Value-Adding vs Non-Value-Adding Activities

There are a number of activities in a typical software development project:

  1. 1. Planning
  2. 2. Feature development
  3. 3. Code builds
  4. 4. Environment setup (deployment and configuration)
  5. 5. Functional testing
  6. 6. Regression testing
  7. 7. Day 1 and level 3 Support
  8. 8. Operations

Many of these are what I would term ‘value-adding activities.’ Chief among them is feature development, because new innovations and experiences are what really add value for an organization’s customers. A number of other activities are ‘non-value-adding,’ but they take up significant time and effort. Of the list I’ve outlined above, these non-value-adding activities are code builds, environment setup, regression testing, and day 1 and level 3 support. The key to accelerating the delivery of value lies in automating as many as possible of these non-value-adding activities.

Harnessing Automation

Everyone’s solution is different, but at a high-level, organizations can:
  • Orchestrate continuous integration (CI) and continuous deployment (CD) with solutions like XLR or uDeploy, etc. This controls/integrates the CI solution and deploys software
  • Monitor source code repos such as GitHub, BitBucket, or SVN, build and unit test with solutions like Jenkins, Bamboo, Team City, etc. for IVR apps, routing scripts and agent CTI soft phone applications
  • Maintain configuration as code, automate configuration migration between environments and easily roll forward and roll back. We have come across a number of different solutions for different contact center vendors, for example BlackChair (supports Genesys and Cisco), Pointel, InProd, and Eemaan
  • Trigger automated regression and load testing with Cyara, from the CI & CD solution using the REST API

Accelerating the Delivery of Value

july-articles-path-to-devops-activitiesReallocating the time and effort from non-value-adding activities to Feature Development
 
Accelerating the delivery of value can be achieved by automating non-value adding activities using the tools I talked about. With automation, organizations can spend more of their time and effort in sprints on new feature development and new value creation than on non-value adding activities.
 
Increasing the speed of value delivery achieves a couple of objectives. First, by automating non-value adding activities, organizations also reduce the overhead of projects. That means they don't need to bundle as many different features together to go through the development cycle. Typically, organizations take on projects with many features because the deployment, testing, and setup phases involve significant effort, so going through this process for just one feature is counterproductive. The cost to set up all the environments to produce one feature, for example, would outweigh its value. But, if organizations are able to reduce this overhead, they can reduce the number of features in a release and make smaller changes more often.
 
The benefit of fewer changes made more often is reduced risk.
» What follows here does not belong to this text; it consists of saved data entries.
**config.mk**
```make
export PLATFORM = sky130hd
export DESIGN_NAME = sphere_hit_scheduler
export DESIGN_NICKNAME = d
export VERILOG_FILES = /design/src/rtl/sphere_hit_scheduler.sv
export SDC_FILE = /design/constraint.sdc
export NUM_CORES = 1
export LEC_CHECK = 0
export CAP_MARGIN = 20
export CORE_AREA = 2 2 347 349
export DETAILED_ROUTE_END_ITERATION = 8
export DIE_AREA = 0 0 349 351
export PLACE_DENSITY_LB_ADDON = 0.12
export RECOVER_POWER = 100
export SKIP_CTS_REPAIR_TIMING = 1
export SLEW_MARGIN = 20
export SYNTH_ARGS = -nofsm -noshare
export SYNTH_HDL_FRONTEND = slang
export SYNTH_SLANG_ARGS = --single-unit
```
**constraint.sdc**
```tcl
create_clock -name clk -period 33.4 [get_ports clk]
set_input_delay 8.35 -clock clk [delete_from_list [all_inputs] [get_ports clk]]
set_output_delay 8.35 -clock clk [all_outputs]
set_load 0.005 [all_outputs]
```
By making changes more often, organizations are effectively improving their ‘muscle memory’ — they become better at making changes because they practice. Another benefit is that the amount of change being made between releases is smaller, so there is also a reduced chance of issues. The other compounding benefit is that when regression testing is automated and done more often but in less time and with less effort, more defects are caught. This means the day 1 and level 3 support effort decreases. Strictly speaking, this activity is not really being automated, but the quality has improved, so some of the effort involved is removed, and that time can be reallocated to feature development. 
 
In essence, the idea is to be more efficient in the activities that are non-value adding. So, organizations can take the time and effort they save by automating the code build, environment setup, regression testing, and day 1 and level 3 support activities and reallocate them to feature development. Following this practice reduces overhead and means organizations can bundle activities together in smaller batches and undertake the whole process a lot more frequently and quickly. This results in faster delivery of value to customers with better quality and reduced risk.